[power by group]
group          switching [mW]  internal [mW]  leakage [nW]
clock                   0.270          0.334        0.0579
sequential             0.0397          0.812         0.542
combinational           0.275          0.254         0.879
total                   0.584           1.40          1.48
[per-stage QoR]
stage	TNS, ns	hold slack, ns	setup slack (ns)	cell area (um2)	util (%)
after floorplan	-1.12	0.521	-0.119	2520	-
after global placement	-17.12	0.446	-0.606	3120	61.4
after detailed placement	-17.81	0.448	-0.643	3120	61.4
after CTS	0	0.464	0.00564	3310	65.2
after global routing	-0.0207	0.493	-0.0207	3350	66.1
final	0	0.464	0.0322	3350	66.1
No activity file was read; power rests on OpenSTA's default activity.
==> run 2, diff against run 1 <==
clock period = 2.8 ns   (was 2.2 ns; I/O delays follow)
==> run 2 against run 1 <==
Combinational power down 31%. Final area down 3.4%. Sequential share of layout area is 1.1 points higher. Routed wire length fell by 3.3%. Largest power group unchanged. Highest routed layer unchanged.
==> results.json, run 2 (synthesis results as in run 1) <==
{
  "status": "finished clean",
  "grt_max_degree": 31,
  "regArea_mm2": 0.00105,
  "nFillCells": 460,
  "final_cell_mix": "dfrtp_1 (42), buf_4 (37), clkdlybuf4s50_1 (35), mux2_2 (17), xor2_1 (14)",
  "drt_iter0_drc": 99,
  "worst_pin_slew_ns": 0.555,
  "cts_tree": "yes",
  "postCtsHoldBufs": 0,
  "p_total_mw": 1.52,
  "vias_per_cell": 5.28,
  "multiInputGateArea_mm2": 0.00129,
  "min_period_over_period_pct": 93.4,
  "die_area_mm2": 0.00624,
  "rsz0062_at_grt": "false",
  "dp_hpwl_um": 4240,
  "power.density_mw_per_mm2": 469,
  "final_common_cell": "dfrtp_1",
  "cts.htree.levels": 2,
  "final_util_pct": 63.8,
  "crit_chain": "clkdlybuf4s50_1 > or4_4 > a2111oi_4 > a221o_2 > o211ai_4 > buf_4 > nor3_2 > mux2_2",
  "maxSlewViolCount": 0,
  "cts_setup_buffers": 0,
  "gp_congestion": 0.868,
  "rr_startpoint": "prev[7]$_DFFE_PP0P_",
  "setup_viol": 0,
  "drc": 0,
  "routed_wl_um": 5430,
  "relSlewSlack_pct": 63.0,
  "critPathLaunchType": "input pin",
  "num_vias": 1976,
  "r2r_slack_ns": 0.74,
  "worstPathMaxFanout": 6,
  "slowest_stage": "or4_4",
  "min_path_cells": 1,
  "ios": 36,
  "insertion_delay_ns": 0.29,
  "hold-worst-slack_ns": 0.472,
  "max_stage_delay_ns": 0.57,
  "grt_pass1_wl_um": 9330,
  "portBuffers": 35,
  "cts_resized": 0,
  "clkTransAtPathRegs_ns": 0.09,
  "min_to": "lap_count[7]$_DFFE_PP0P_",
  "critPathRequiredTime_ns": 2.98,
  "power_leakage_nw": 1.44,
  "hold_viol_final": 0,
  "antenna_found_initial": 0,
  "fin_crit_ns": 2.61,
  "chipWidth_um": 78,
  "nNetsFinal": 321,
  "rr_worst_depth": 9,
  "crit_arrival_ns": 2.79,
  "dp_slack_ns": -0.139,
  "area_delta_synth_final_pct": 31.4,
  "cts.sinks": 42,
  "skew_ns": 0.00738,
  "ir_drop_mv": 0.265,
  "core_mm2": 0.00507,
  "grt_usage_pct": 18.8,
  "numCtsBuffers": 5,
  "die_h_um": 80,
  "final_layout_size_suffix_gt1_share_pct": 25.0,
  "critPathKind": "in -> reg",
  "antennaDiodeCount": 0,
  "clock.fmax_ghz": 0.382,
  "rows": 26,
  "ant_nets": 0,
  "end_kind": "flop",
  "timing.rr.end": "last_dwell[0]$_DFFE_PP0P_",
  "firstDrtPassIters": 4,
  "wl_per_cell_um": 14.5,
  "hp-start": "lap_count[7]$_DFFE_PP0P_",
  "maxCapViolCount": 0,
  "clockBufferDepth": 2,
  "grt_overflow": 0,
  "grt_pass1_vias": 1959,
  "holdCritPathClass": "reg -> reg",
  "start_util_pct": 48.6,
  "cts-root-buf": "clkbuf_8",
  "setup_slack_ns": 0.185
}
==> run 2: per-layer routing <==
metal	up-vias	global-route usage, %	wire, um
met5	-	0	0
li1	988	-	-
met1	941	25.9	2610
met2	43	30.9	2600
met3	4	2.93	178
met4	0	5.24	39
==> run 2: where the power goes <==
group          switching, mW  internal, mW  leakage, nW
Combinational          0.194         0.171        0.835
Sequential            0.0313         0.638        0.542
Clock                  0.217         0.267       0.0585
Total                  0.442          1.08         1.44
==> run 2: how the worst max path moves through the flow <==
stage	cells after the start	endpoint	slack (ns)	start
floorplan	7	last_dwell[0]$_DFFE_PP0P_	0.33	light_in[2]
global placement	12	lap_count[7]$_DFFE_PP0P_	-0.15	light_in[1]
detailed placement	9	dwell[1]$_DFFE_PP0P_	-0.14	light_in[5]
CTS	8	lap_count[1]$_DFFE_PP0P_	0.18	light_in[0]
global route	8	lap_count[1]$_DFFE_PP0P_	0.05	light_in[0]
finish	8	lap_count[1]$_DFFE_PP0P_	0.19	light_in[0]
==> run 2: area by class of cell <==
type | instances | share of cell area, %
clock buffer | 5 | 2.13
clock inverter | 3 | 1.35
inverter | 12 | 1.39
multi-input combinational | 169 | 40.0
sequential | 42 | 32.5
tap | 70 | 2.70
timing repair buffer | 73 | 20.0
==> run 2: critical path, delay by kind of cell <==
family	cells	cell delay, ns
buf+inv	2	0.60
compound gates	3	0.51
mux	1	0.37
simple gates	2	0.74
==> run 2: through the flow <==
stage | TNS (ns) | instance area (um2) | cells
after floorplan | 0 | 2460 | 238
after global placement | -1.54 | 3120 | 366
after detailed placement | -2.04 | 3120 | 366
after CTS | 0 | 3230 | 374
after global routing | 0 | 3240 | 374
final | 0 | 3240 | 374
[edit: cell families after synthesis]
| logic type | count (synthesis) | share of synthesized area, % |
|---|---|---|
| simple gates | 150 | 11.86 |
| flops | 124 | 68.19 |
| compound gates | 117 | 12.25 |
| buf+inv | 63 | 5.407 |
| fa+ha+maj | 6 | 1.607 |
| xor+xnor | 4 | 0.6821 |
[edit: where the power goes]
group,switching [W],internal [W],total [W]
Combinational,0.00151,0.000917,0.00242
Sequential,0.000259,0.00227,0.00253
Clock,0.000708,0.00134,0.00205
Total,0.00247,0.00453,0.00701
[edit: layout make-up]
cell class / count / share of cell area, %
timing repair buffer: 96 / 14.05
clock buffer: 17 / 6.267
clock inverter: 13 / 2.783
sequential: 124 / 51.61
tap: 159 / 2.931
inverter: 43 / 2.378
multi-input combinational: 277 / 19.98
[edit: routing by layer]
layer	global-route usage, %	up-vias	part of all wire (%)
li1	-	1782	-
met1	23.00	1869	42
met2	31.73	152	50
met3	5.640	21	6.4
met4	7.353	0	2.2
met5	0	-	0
__________________________________________________
Would you give the listing again, word for word?

◆ Output of the task
[power by group]
group          switching [mW]  internal [mW]  leakage [nW]
clock                   0.270          0.334        0.0579
sequential             0.0397          0.812         0.542
combinational           0.275          0.254         0.879
total                   0.584           1.40          1.48
[per-stage QoR]
stage	TNS, ns	hold slack, ns	setup slack (ns)	cell area (um2)	util (%)
after floorplan	-1.12	0.521	-0.119	2520	-
after global placement	-17.12	0.446	-0.606	3120	61.4
after detailed placement	-17.81	0.448	-0.643	3120	61.4
after CTS	0	0.464	0.00564	3310	65.2
after global routing	-0.0207	0.493	-0.0207	3350	66.1
final	0	0.464	0.0322	3350	66.1
No activity file was read; power rests on OpenSTA's default activity.
==> run 2, diff against run 1 <==
clock period = 2.8 ns   (was 2.2 ns; I/O delays follow)
==> run 2 against run 1 <==
Combinational power down 31%. Final area down 3.4%. Sequential share of layout area is 1.1 points higher. Routed wire length fell by 3.3%. Largest power group unchanged. Highest routed layer unchanged.
==> results.json, run 2 (synthesis results as in run 1) <==
{
  "status": "finished clean",
  "grt_max_degree": 31,
  "regArea_mm2": 0.00105,
  "nFillCells": 460,
  "final_cell_mix": "dfrtp_1 (42), buf_4 (37), clkdlybuf4s50_1 (35), mux2_2 (17), xor2_1 (14)",
  "drt_iter0_drc": 99,
  "worst_pin_slew_ns": 0.555,
  "cts_tree": "yes",
  "postCtsHoldBufs": 0,
  "p_total_mw": 1.52,
  "vias_per_cell": 5.28,
  "multiInputGateArea_mm2": 0.00129,
  "min_period_over_period_pct": 93.4,
  "die_area_mm2": 0.00624,
  "rsz0062_at_grt": "false",
  "dp_hpwl_um": 4240,
  "power.density_mw_per_mm2": 469,
  "final_common_cell": "dfrtp_1",
  "cts.htree.levels": 2,
  "final_util_pct": 63.8,
  "crit_chain": "clkdlybuf4s50_1 > or4_4 > a2111oi_4 > a221o_2 > o211ai_4 > buf_4 > nor3_2 > mux2_2",
  "maxSlewViolCount": 0,
  "cts_setup_buffers": 0,
  "gp_congestion": 0.868,
  "rr_startpoint": "prev[7]$_DFFE_PP0P_",
  "setup_viol": 0,
  "drc": 0,
  "routed_wl_um": 5430,
  "relSlewSlack_pct": 63.0,
  "critPathLaunchType": "input pin",
  "num_vias": 1976,
  "r2r_slack_ns": 0.74,
  "worstPathMaxFanout": 6,
  "slowest_stage": "or4_4",
  "min_path_cells": 1,
  "ios": 36,
  "insertion_delay_ns": 0.29,
  "hold-worst-slack_ns": 0.472,
  "max_stage_delay_ns": 0.57,
  "grt_pass1_wl_um": 9330,
  "portBuffers": 35,
  "cts_resized": 0,
  "clkTransAtPathRegs_ns": 0.09,
  "min_to": "lap_count[7]$_DFFE_PP0P_",
  "critPathRequiredTime_ns": 2.98,
  "power_leakage_nw": 1.44,
  "hold_viol_final": 0,
  "antenna_found_initial": 0,
  "fin_crit_ns": 2.61,
  "chipWidth_um": 78,
  "nNetsFinal": 321,
  "rr_worst_depth": 9,
  "crit_arrival_ns": 2.79,
  "dp_slack_ns": -0.139,
  "area_delta_synth_final_pct": 31.4,
  "cts.sinks": 42,
  "skew_ns": 0.00738,
  "ir_drop_mv": 0.265,
  "core_mm2": 0.00507,
  "grt_usage_pct": 18.8,
  "numCtsBuffers": 5,
  "die_h_um": 80,
  "final_layout_size_suffix_gt1_share_pct": 25.0,
  "critPathKind": "in -> reg",
  "antennaDiodeCount": 0,
  "clock.fmax_ghz": 0.382,
  "rows": 26,
  "ant_nets": 0,
  "end_kind": "flop",
  "timing.rr.end": "last_dwell[0]$_DFFE_PP0P_",
  "firstDrtPassIters": 4,
  "wl_per_cell_um": 14.5,
  "hp-start": "lap_count[7]$_DFFE_PP0P_",
  "maxCapViolCount": 0,
  "clockBufferDepth": 2,
  "grt_overflow": 0,
  "grt_pass1_vias": 1959,
  "holdCritPathClass": "reg -> reg",
  "start_util_pct": 48.6,
  "cts-root-buf": "clkbuf_8",
  "setup_slack_ns": 0.185
}
==> run 2: per-layer routing <==
metal	up-vias	global-route usage, %	wire, um
met5	-	0	0
li1	988	-	-
met1	941	25.9	2610
met2	43	30.9	2600
met3	4	2.93	178
met4	0	5.24	39
==> run 2: where the power goes <==
group          switching, mW  internal, mW  leakage, nW
Combinational          0.194         0.171        0.835
Sequential            0.0313         0.638        0.542
Clock                  0.217         0.267       0.0585
Total                  0.442          1.08         1.44
==> run 2: how the worst max path moves through the flow <==
stage	cells after the start	endpoint	slack (ns)	start
floorplan	7	last_dwell[0]$_DFFE_PP0P_	0.33	light_in[2]
global placement	12	lap_count[7]$_DFFE_PP0P_	-0.15	light_in[1]
detailed placement	9	dwell[1]$_DFFE_PP0P_	-0.14	light_in[5]
CTS	8	lap_count[1]$_DFFE_PP0P_	0.18	light_in[0]
global route	8	lap_count[1]$_DFFE_PP0P_	0.05	light_in[0]
finish	8	lap_count[1]$_DFFE_PP0P_	0.19	light_in[0]
==> run 2: area by class of cell <==
type | instances | share of cell area, %
clock buffer | 5 | 2.13
clock inverter | 3 | 1.35
inverter | 12 | 1.39
multi-input combinational | 169 | 40.0
sequential | 42 | 32.5
tap | 70 | 2.70
timing repair buffer | 73 | 20.0
==> run 2: critical path, delay by kind of cell <==
family	cells	cell delay, ns
buf+inv	2	0.60
compound gates	3	0.51
mux	1	0.37
simple gates	2	0.74
==> run 2: through the flow <==
stage | TNS (ns) | instance area (um2) | cells
after floorplan | 0 | 2460 | 238
after global placement | -1.54 | 3120 | 366
after detailed placement | -2.04 | 3120 | 366
after CTS | 0 | 3230 | 374
after global routing | 0 | 3240 | 374
final | 0 | 3240 | 374
[edit: cell families after synthesis]
| logic type | count (synthesis) | share of synthesized area, % |
|---|---|---|
| simple gates | 150 | 11.86 |
| flops | 124 | 68.19 |
| compound gates | 117 | 12.25 |
| buf+inv | 63 | 5.407 |
| fa+ha+maj | 6 | 1.607 |
| xor+xnor | 4 | 0.6821 |
[edit: where the power goes]
group,switching [W],internal [W],total [W]
Combinational,0.00151,0.000917,0.00242
Sequential,0.000259,0.00227,0.00253
Clock,0.000708,0.00134,0.00205
Total,0.00247,0.00453,0.00701
[edit: layout make-up]
cell class / count / share of cell area, %
timing repair buffer: 96 / 14.05
clock buffer: 17 / 6.267
clock inverter: 13 / 2.783
sequential: 124 / 51.61
tap: 159 / 2.931
inverter: 43 / 2.378
multi-input combinational: 277 / 19.98
[edit: routing by layer]
layer	global-route usage, %	up-vias	part of all wire (%)
li1	-	1782	-
met1	23.00	1869	42
met2	31.73	152	50
met3	5.640	21	6.4
met4	7.353	0	2.2
met5	0	-	0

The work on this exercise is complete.